There’s enormous pressure to “do something with AI.” That pressure is exactly why so many AI projects quietly fail: they start from the technology and go looking for a problem, instead of starting from a costly problem and asking whether AI is the right tool.
Start with the expensive, repetitive work
AI tends to pay back fastest on high-volume, repetitive, language- or document-heavy tasks: extracting data from documents, classifying and routing incoming requests, drafting first-pass responses, summarising long inputs. The test is simple — is a person doing something repetitive, at volume, that mostly follows patterns?
Keep humans in the loop
The reliable pattern isn’t “AI replaces the team.” It’s “AI handles the volume, people handle the judgement.” Design the workflow so AI does the heavy lifting and a person reviews or handles exceptions.

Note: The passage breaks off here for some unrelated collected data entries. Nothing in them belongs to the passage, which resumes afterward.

`config.mk`:
```
export PLATFORM = sky130hd
export DESIGN_NAME = alu_issue_ctrl
export DESIGN_NICKNAME = d
export VERILOG_FILES = /design/src/rtl/alu_pkg.sv /design/src/rtl/alu_req_fifo.sv /design/src/rtl/alu_issue_ctrl.sv
export SDC_FILE = /design/constraint.sdc
export NUM_CORES = 1
export LEC_CHECK = 0
export CORE_ASPECT_RATIO = 1.2
export CORE_MARGIN = 5
export CORE_UTILIZATION = 33
export DETAILED_ROUTE_END_ITERATION = 6
export GPL_TIMING_DRIVEN = 0
export SLEW_MARGIN = 20
export SYNTH_ARGS = -nofsm -noshare
export SYNTH_HDL_FRONTEND = slang
export SYNTH_SLANG_ARGS = --single-unit
```
`constraint.sdc`:
```
create_clock -name clk -period 3.81 [get_ports clk]
set_clock_uncertainty 0.1 [all_clocks]
set_input_delay 0.381 -clock clk [delete_from_list [all_inputs] [get_ports clk]]
set_output_delay 0.381 -clock clk [all_outputs]
set_load 0.03 [all_outputs]
```
--- src/rtl/bram_arb_pkg.sv ---
// Shared constants and types for the bram_arb SRAM arbiter.
//   AW/DW/BW : macro word address width, data width, byte lane count
//   PORT_A/B : requester identifiers used in read-return tags
//   WEB_RD   : active-low byte enable pattern that encodes a read
//   tag_t    : in-flight read tag {vld, port}
package bram_arb_pkg;

  localparam int unsigned AW = 11;
  localparam int unsigned DW = 32;
  localparam int unsigned BW = DW / 8;

  localparam logic PORT_A = 1'b0;
  localparam logic PORT_B = 1'b1;

  localparam logic [BW-1:0] WEB_RD = '1;

  typedef struct packed {
    logic vld;
    logic port;
  } tag_t;

endpackage
## src/rtl/ysyx_25020047_ctrl.sv

```systemverilog
// Multi-cycle core sequencer: fetch/decode/exec/mem/writeback with request
// timeouts, sticky halt/error states and cycle/retire counters.
module ysyx_25020047_ctrl #(
  parameter int TIMEOUT = 16
) (
  input  logic        clk,
  input  logic        rst,
  input  logic [31:0] inst_type,
  input  logic        if_ready,
  input  logic        mem_ready,
  output logic        if_req,
  output logic        inst_wen,
  output logic        mem_req,
  output logic        mem_wen,
  output logic        reg_wen,
  output logic        pc_wen,
  output logic        halt,
  output logic        err,
  output logic [1:0]  err_code,
  output logic [2:0]  state,
  output logic [31:0] cycle_cnt,
  output logic [31:0] instret_cnt
);

  // state  | meaning
  // FETCH  | request instruction, wait for if_ready
  // DECODE | capture class, branch
  // EXEC   | single-cycle ALU slot
  // MEM    | data request, wait for mem_ready
  // WB     | register + PC writeback, retire
  // HALT   | ebreak reached, absorbing
  // ERR    | illegal inst or timeout, absorbing
  typedef enum logic [2:0] {
    FETCH  = 3'd0,
    DECODE = 3'd1,
    EXEC   = 3'd2,
    MEM    = 3'd3,
    WB     = 3'd4,
    HALT   = 3'd5,
    ERR    = 3'd6
  } state_e;

  localparam logic [31:0] CL_ADDI   = 32'h1;
  localparam logic [31:0] CL_JALR   = 32'h2;
  localparam logic [31:0] CL_EBREAK = 32'h4;
  localparam logic [31:0] CL_ADD    = 32'h8;
  localparam logic [31:0] CL_LUI    = 32'h10;
  localparam logic [31:0] CL_LW     = 32'h20;
  localparam logic [31:0] CL_LBU    = 32'h40;
  localparam logic [31:0] CL_SW     = 32'h80;
  localparam logic [31:0] CL_SB     = 32'h160;
  localparam logic [31:0] CL_AUIPC  = 32'h320;
  localparam logic [31:0] CL_JAL    = 32'h640;

  localparam logic [7:0] WAIT_LAST = 8'(TIMEOUT - 1);

  state_e      state_q;
  logic [31:0] class_q;
  logic [7:0]  wait_q;
  logic [1:0]  err_code_q;
  logic [31:0] cycle_q;
  logic [31:0] instret_q;

  logic is_store;
  logic is_mem_inst;
  logic is_alu_inst;

  assign is_store    = (class_q == CL_SW) || (class_q == CL_SB);
  assign is_mem_inst = (inst_type == CL_LW) || (inst_type == CL_LBU) ||
                       (inst_type == CL_SW) || (inst_type == CL_SB);
  assign is_alu_inst = (inst_type == CL_ADDI) || (inst_type == CL_JALR) ||
                       (inst_type == CL_ADD) || (inst_type == CL_LUI) ||
                       (inst_type == CL_AUIPC) || (inst_type == CL_JAL);

  always_ff @(posedge clk or negedge rst) begin
    if (!rst) begin
      state_q    <= FETCH;
      class_q    <= '0;
      wait_q     <= '0;
      err_code_q <= '0;
      cycle_q    <= '0;
      instret_q  <= '0;
    end else begin
      if (state_q != HALT && state_q != ERR) cycle_q <= cycle_q + 32'd1;
      case (state_q)
        FETCH: begin
          if (if_ready) begin
            state_q <= DECODE;
          end else if (wait_q == WAIT_LAST) begin
            state_q    <= ERR;
            err_code_q <= 2'd2;
          end else begin
            wait_q <= wait_q + 8'd1;
          end
        end
        DECODE: begin
          class_q <= inst_type;
          if (inst_type == CL_EBREAK) begin
            state_q   <= HALT;
            instret_q <= instret_q + 32'd1;
          end else if (is_mem_inst) begin
            state_q <= MEM;
            wait_q  <= '0;
          end else if (is_alu_inst) begin
            state_q <= EXEC;
          end else begin
            state_q    <= ERR;
            err_code_q <= 2'd1;
          end
        end
        EXEC: state_q <= WB;
        MEM: begin
          if (mem_ready) begin
            if (is_store) begin
              state_q   <= FETCH;
              wait_q    <= '0;
              instret_q <= instret_q + 32'd1;
            end else begin
              state_q <= WB;
            end
          end else if (wait_q == WAIT_LAST) begin
            state_q    <= ERR;
            err_code_q <= 2'd3;
          end else begin
            wait_q <= wait_q + 8'd1;
          end
        end
        WB: begin
          state_q   <= FETCH;
          wait_q    <= '0;
          instret_q <= instret_q + 32'd1;
        end
        default: state_q <= state_q;
      endcase
    end
  end

  // Strobes depend only on state, captured class and ready inputs.
  always_comb begin
    if_req   = 1'b0;
    inst_wen = 1'b0;
    mem_req  = 1'b0;
    mem_wen  = 1'b0;
    reg_wen  = 1'b0;
    pc_wen   = 1'b0;
    case (state_q)
      FETCH: begin
        if_req   = 1'b1;
        inst_wen = if_ready;
      end
      MEM: begin
        mem_req = 1'b1;
        mem_wen = is_store;
        pc_wen  = mem_ready && is_store;
      end
      WB: begin
        reg_wen = 1'b1;
        pc_wen  = 1'b1;
      end
      default: ;
    endcase
  end

  assign halt        = (state_q == HALT);
  assign err         = (state_q == ERR);
  assign err_code    = err_code_q;
  assign state       = state_q;
  assign cycle_cnt   = cycle_q;
  assign instret_cnt = instret_q;

endmodule

```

That’s where you get speed and trust.
Where AI doesn’t pay back
- Low-volume tasks where setup costs more than it saves.
- Work that demands perfect accuracy with no room for review.
- Problems that are really just missing automation or integration — no AI required.
That last point matters: a lot of what people ask AI to do is actually a plumbing problem. Connect two systems, automate a handoff, and the “AI use case” disappears — cheaper and more reliable.
How to decide
Before building anything, audit your processes and rank opportunities by payback. That’s the entire purpose of an Automation Audit — and sometimes its most valuable output is “don’t build that yet.”